[src/rtl/dac_cmd_pkg.sv]
package dac_cmd_pkg;
  localparam int WORD_W    = 16;
  localparam int CODE_W    = 10;
  localparam int POS_SEL_HI = 15;
  localparam int POS_SPEED  = 14;
  localparam int POS_PWR    = 13;
  localparam int POS_SEL_LO = 12;
  localparam int DATA_TOP   = 11;
  localparam int REF_W      = 2;

  typedef enum logic [1:0] {
    SEL_B_AND_BUF = 2'b00,
    SEL_BUF_ONLY  = 2'b01,
    SEL_A_XFER_B  = 2'b10,
    SEL_CTRL      = 2'b11
  } dac_sel_e;
endpackage

[src/rtl/dac_in_sync.sv]
module dac_in_sync #(
  parameter int   STAGES  = 2,
  parameter logic RST_VAL = 1'b0
) (
  input  logic clk,
  input  logic rst_n,
  input  logic in_i,
  output logic out_o
);
  logic [STAGES-1:0] chain_q;

  always_ff @(posedge clk or negedge rst_n) begin
    if (!rst_n) chain_q <= {STAGES{RST_VAL}};
    else        chain_q <= {chain_q[STAGES-2:0], in_i};
  end

  assign out_o = chain_q[STAGES-1];
endmodule

[src/rtl/dac_frame_rx.sv]
module dac_frame_rx #(
  parameter int WORD_W = 16
) (
  input  logic              clk,
  input  logic              rst_n,
  input  logic              cs_s_i,
  input  logic              sclk_s_i,
  input  logic              sdi_s_i,
  output logic              commit_o,
  output logic [WORD_W-1:0] word_o
);
  localparam int CNT_W = $clog2(WORD_W + 1);
  localparam logic [CNT_W-1:0] CNT_FULL = CNT_W'(WORD_W);

  logic              cs_q, sclk_q, open_q, open_d, commit_q, commit_d;
  logic [CNT_W-1:0]  cnt_q, cnt_d;
  logic [WORD_W-1:0] sh_q, sh_d, word_q, word_d;
  logic              cs_fall, cs_rise, sclk_fall;

  assign cs_fall   = cs_q & ~cs_s_i;
  assign cs_rise   = ~cs_q & cs_s_i;
  assign sclk_fall = sclk_q & ~sclk_s_i;

  always_comb begin
    open_d   = open_q;
    cnt_d    = cnt_q;
    sh_d     = sh_q;
    word_d   = word_q;
    commit_d = 1'b0;
    if (cs_fall) begin
      open_d = 1'b1;
      cnt_d  = '0;
      sh_d   = '0;
    end else if (cs_rise) begin
      open_d = 1'b0;
      if (open_q && cnt_q != '0 && cnt_q != CNT_FULL) begin
        commit_d = 1'b1;
        word_d   = sh_q;
      end
    end else if (open_q && sclk_fall && cnt_q != CNT_FULL) begin
      sh_d  = {sh_q[WORD_W-2:0], sdi_s_i};
      cnt_d = cnt_q + CNT_W'(1);
      if (cnt_q == CNT_FULL - CNT_W'(1)) begin
        commit_d = 1'b1;
        word_d   = sh_d;
      end
    end
  end

  always_ff @(posedge clk or negedge rst_n) begin
    if (!rst_n) begin
      cs_q     <= 1'b1;
      sclk_q   <= 1'b0;
      open_q   <= 1'b0;
      cnt_q    <= '0;
      sh_q     <= '0;
      word_q   <= '0;
      commit_q <= 1'b0;
    end else begin
      cs_q     <= cs_s_i;
      sclk_q   <= sclk_s_i;
      open_q   <= open_d;
      cnt_q    <= cnt_d;
      sh_q     <= sh_d;
      word_q   <= word_d;
      commit_q <= commit_d;
    end
  end

  assign commit_o = commit_q;
  assign word_o   = word_q;

  // the bit count never runs past a full word
  a_r10_cnt_bound: assert property (@(posedge clk) disable iff (!rst_n)
    cnt_q <= CNT_FULL);
  // clock edges outside an open frame leave the count alone
  a_r10_closed_ignored: assert property (@(posedge clk) disable iff (!rst_n)
    (!open_q && sclk_s_i == 1'b0 && sclk_q && cs_s_i && cs_q) |=> $stable(cnt_q));
  // a commit only follows a frame that received bits
  a_r9_commit_needs_bits: assert property (@(posedge clk) disable iff (!rst_n)
    commit_o |-> $past(cnt_q) != '0);
endmodule

[src/rtl/dac_cmd_regs.sv]
module dac_cmd_regs
  import dac_cmd_pkg::*;
(
  input  logic              clk,
  input  logic              rst_n,
  input  logic              commit_i,
  input  logic [WORD_W-1:0] word_i,
  output logic [CODE_W-1:0] code_a_o,
  output logic [CODE_W-1:0] code_b_o,
  output logic [REF_W-1:0]  ref_sel_o,
  output logic              fast_mode_o,
  output logic              power_down_o
);
  localparam int DATA_LOW = DATA_TOP - CODE_W + 1;

  logic [CODE_W-1:0] a_q, a_d, b_q, b_d, buf_q, buf_d, new_code;
  logic [REF_W-1:0]  ref_q, ref_d;
  logic              fast_q, fast_d, pd_q, pd_d;
  dac_sel_e          sel;

  assign new_code = word_i[DATA_TOP:DATA_LOW];
  assign sel      = dac_sel_e'({word_i[POS_SEL_HI], word_i[POS_SEL_LO]});

  always_comb begin
    a_d    = a_q;
    b_d    = b_q;
    buf_d  = buf_q;
    ref_d  = ref_q;
    fast_d = fast_q;
    pd_d   = pd_q;
    if (commit_i) begin
      fast_d = word_i[POS_SPEED];
      pd_d   = word_i[POS_PWR];
      unique case (sel)
        SEL_B_AND_BUF: begin b_d = new_code; buf_d = new_code; end
        SEL_BUF_ONLY:  buf_d = new_code;
        SEL_A_XFER_B:  begin a_d = new_code; b_d = buf_q; end
        SEL_CTRL:      ref_d = word_i[REF_W-1:0];
        default:       ;
      endcase
    end
  end

  always_ff @(posedge clk or negedge rst_n) begin
    if (!rst_n) begin
      a_q <= '0; b_q <= '0; buf_q <= '0; ref_q <= '0; fast_q <= 1'b0; pd_q <= 1'b0;
    end else begin
      a_q <= a_d; b_q <= b_d; buf_q <= buf_d; ref_q <= ref_d; fast_q <= fast_d; pd_q <= pd_d;
    end
  end

  assign code_a_o     = a_q;
  assign code_b_o     = b_q;
  assign ref_sel_o    = ref_q;
  assign fast_mode_o  = fast_q;
  assign power_down_o = pd_q;

  // outputs move only on a committed word
  a_r2_idle_hold: assert property (@(posedge clk) disable iff (!rst_n)
    !commit_i |=> ($stable(code_a_o) && $stable(code_b_o) && $stable(ref_sel_o)
                   && $stable(fast_mode_o) && $stable(power_down_o)));
  // a buffer-only write leaves both codes alone
  a_r5_buf_only_hold: assert property (@(posedge clk) disable iff (!rst_n)
    (commit_i && sel == SEL_BUF_ONLY) |=> ($stable(code_a_o) && $stable(code_b_o)));
  // channel B takes the buffer content on the transfer write
  a_r6_b_from_buf: assert property (@(posedge clk) disable iff (!rst_n)
    (commit_i && sel == SEL_A_XFER_B) |=> code_b_o == $past(buf_q));
  // a control write leaves both codes alone
  a_r7_ctrl_codes_hold: assert property (@(posedge clk) disable iff (!rst_n)
    (commit_i && sel == SEL_CTRL) |=> ($stable(code_a_o) && $stable(code_b_o)));
endmodule

[src/rtl/dual_dac_cmd_if.sv]
module dual_dac_cmd_if
  import dac_cmd_pkg::*;
#(
  parameter int SYNC_STAGES = 2
) (
  input  logic              clk,
  input  logic              rst_n,
  input  logic              cs_n_i,
  input  logic              sclk_i,
  input  logic              sdi_i,
  output logic [CODE_W-1:0] code_a_o,
  output logic [CODE_W-1:0] code_b_o,
  output logic [REF_W-1:0]  ref_sel_o,
  output logic              fast_mode_o,
  output logic              power_down_o
);
  logic cs_s, sclk_s, sdi_s, commit;
  logic [WORD_W-1:0] word;

  dac_in_sync #(.STAGES(SYNC_STAGES), .RST_VAL(1'b1)) u_sync_cs (
    .clk(clk), .rst_n(rst_n), .in_i(cs_n_i), .out_o(cs_s));
  dac_in_sync #(.STAGES(SYNC_STAGES), .RST_VAL(1'b0)) u_sync_sclk (
    .clk(clk), .rst_n(rst_n), .in_i(sclk_i), .out_o(sclk_s));
  dac_in_sync #(.STAGES(SYNC_STAGES), .RST_VAL(1'b0)) u_sync_sdi (
    .clk(clk), .rst_n(rst_n), .in_i(sdi_i), .out_o(sdi_s));

  dac_frame_rx #(.WORD_W(WORD_W)) u_rx (
    .clk(clk), .rst_n(rst_n), .cs_s_i(cs_s), .sclk_s_i(sclk_s), .sdi_s_i(sdi_s),
    .commit_o(commit), .word_o(word));

  dac_cmd_regs u_regs (
    .clk(clk), .rst_n(rst_n), .commit_i(commit), .word_i(word),
    .code_a_o(code_a_o), .code_b_o(code_b_o), .ref_sel_o(ref_sel_o),
    .fast_mode_o(fast_mode_o), .power_down_o(power_down_o));
endmodule

[config.mk]
export PLATFORM = sky130hd
export DESIGN_NAME = dual_dac_cmd_if
export DESIGN_NICKNAME = d
export VERILOG_FILES = /design/src/rtl/dac_cmd_pkg.sv /design/src/rtl/dac_in_sync.sv /design/src/rtl/dac_frame_rx.sv /design/src/rtl/dac_cmd_regs.sv /design/src/rtl/dual_dac_cmd_if.sv
export SDC_FILE = /design/constraint.sdc
export NUM_CORES = 1
export LEC_CHECK = 0
export BUFFER_PORTS_ARGS = -buffer_cell sky130_fd_sc_hd__buf_4
export CORE_MARGIN = 2
export CORE_UTILIZATION = 40
export CTS_CLUSTER_SIZE = 14
export DETAILED_ROUTE_END_ITERATION = 16
export PLACE_DENSITY = 0.56
export SYNTH_ARGS = -nofsm -noshare
export SYNTH_HDL_FRONTEND = slang
export SYNTH_SLANG_ARGS = --single-unit
[constraint.sdc]
create_clock -name clk -period 6.75 [get_ports clk]
set_clock_uncertainty 0.2 [all_clocks]
set_input_delay 0 -clock clk [delete_from_list [all_inputs] [get_ports clk]]
set_output_delay 0 -clock clk [all_outputs]
set_load 0.01 [all_outputs]
==> impl_metrics.tcl <==
set metrics [dict create \
    status "finished clean" \
    fin_area_um2 3983 \
    final_cell_mix "78 x dfrtp_1, 48 x mux2_2, 28 x buf_4" \
    syn_area_um2 3492 \
    drt-total-wl_um 5662 \
    die_h_um 97.44 \
    clk-insertion-delay-late_ns 0.34 \
    clockBufferDepth 2 \
    n_antenna_cell 0 \
    relSlewSlack 0.3306 \
    synthCells 246 \
    routedWlPerCell_um 14.56 \
    finalNetCount 288 \
    worst_slew_pin_slew_ns 1.004 \
    placeableCoreArea_um2 8593 \
    syn_to_final_growth_pct 14.05 \
    total_leakage_power_nw 1.941 \
    hpwl_um 3518 \
    r2r_start "u_sync_cs.chain_q[1]" \
    fin_setup_tns_ns 0 \
    cp_cell_sequence "ha_1 -> nor3b_4 -> a21oi_4 -> mux2_2" \
    start_util 0.4064 \
    layout_commonest_cell "dfrtp_1" \
    cts.sinks 81 \
    yosys_warnings 0 \
    final-seq-area_um2 2031 \
    cts_buffers 9 \
    grt_max_degree 82 \
    maxCapViolCount 0 \
    viasPerCell 5.039 \
    setup_viol 0 \
    hold_path_class "input pin to flip-flop" \
    rsz0062_at_grt "no" \
    syn_area_per_cell_um2 14.20 \
    ys_seq_area_frac 0.5815 \
    multi_input_area_um2 1355 \
    end_kind "flip-flop" \
    port_buffers 28 \
    htree_levels 3 \
    top_usage_layer "met2" \
    hold_slack_ns 0.1024 \
    gp_congestion 0.6928 \
    synth-seq-cells 81 \
    required_ns 6.77 \
    reg2regPathDepth 4 \
    synth.largest_area_cell "dfrtp_1" \
    grt_pass1_vias 1927 \
    synth_top_cell_area_share 0.5589 \
    fp.dieW_um 97.44 \
    synth_cell_types 37 \
    cp_max_fo 18 \
    ant_nets 0 \
    grt_pass1_wl_um 9570 \
    grt_usage 0.1271 \
    layout-drive-gt1-share 0.3950 \
    synth.area.top_cells "dfrtp_1 56%, mux2_2 15%, mux2_4 3.9%" \
    r2r_setup_slack_ns 3.98 \
    cellPowerDensity_nw_per_um2 217.9 \
    ios 29 \
    cp.arrival_ns 2.79 \
    die_area_um2 9494 \
    fill_cells 813 \
    hold_viol 0 \
    drtIter0Drc 74 \
    r2r_end "u_rx.word_o[2]" \
    worstSetupPathType "flip-flop to flip-flop" \
    synth.net_count 257 \
    maxSlewViolCount 0 \
    whs_path_depth 2 \
    grt_antenna_before_repair 0 \
    min_to "u_sync_cs.chain_q[0]" \
    slowest_stage "ha_1" \
    grt_overflow_total 0 \
    min_from "cs_n_i" \
    use_met2 0.2016 \
    cts_tree "built" \
    start_kind "flip-flop" \
    crit_path_max_incr_delay_ns 0.74 \
    rows 34 \
    dr.pass1.iters 4 \
    vias 1960 \
    place_area_um2 3757 \
    fmax_mhz 361.1 \
    clk_pin_slew_ns 0.07 \
    period_needed_ns 2.770 \
    drc 0 \
    period_share 0.4103 \
    cts_root_buffer "clkbuf_8" \
    met3_usage 0.04029 \
    met1_usage 0.1636 \
    ir_drop_v 0.0001332 \
]
[synth_stat cells]
master and count:
mux2_4 9, buf_4 2, and3b_1 1, nand3b_1 2
inv_1 7, nor4_1 1, a21oi_1 1, a22oi_1 1
a211oi_2 1, nor2_2 1, and3_2 1, nand3_1 1
buf_12 1, nor2_1 3, a32o_1 1, nor3_1 1
mux2i_1 11, dfrtp_1 78, clkbuf_1 4, mux2_2 48
nor3_4 1, nor3b_4 1, a32oi_1 1, a21oi_4 1
buf_1 1, and4bb_4 1, a22o_1 15, buf_2 3
buf_6 1, a21o_4 1, nand2_1 17, nand4_1 1
o21ai_0 15, dfstp_2 3, nand2b_1 2, nand2b_4 1
ha_1 6
[state kept, by name, indices dropped and copies added, names as in the netlist]
name and count:
u_sync_sclk.chain_q 2, u_rx.sclk_q 1, u_regs.code_a_o 10, u_sync_sdi.chain_q 2, u_regs.fast_mode_o 1, u_rx.cs_q 1, u_regs.code_b_o 10, u_regs.power_down_o 1
u_rx.sh_q 16, u_regs.ref_sel_o 2, u_rx.commit_o 1, u_regs.buf_q 10, u_rx.cnt_q 5, u_sync_cs.chain_q 2, u_rx.open_q 1, u_rx.word_o 16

▶ [REQUIRED WORK]:
Copy out every line of the listing that contains the string "constraint".

▶ [EXERCISE RESULT]:
export SDC_FILE = /design/constraint.sdc
[constraint.sdc]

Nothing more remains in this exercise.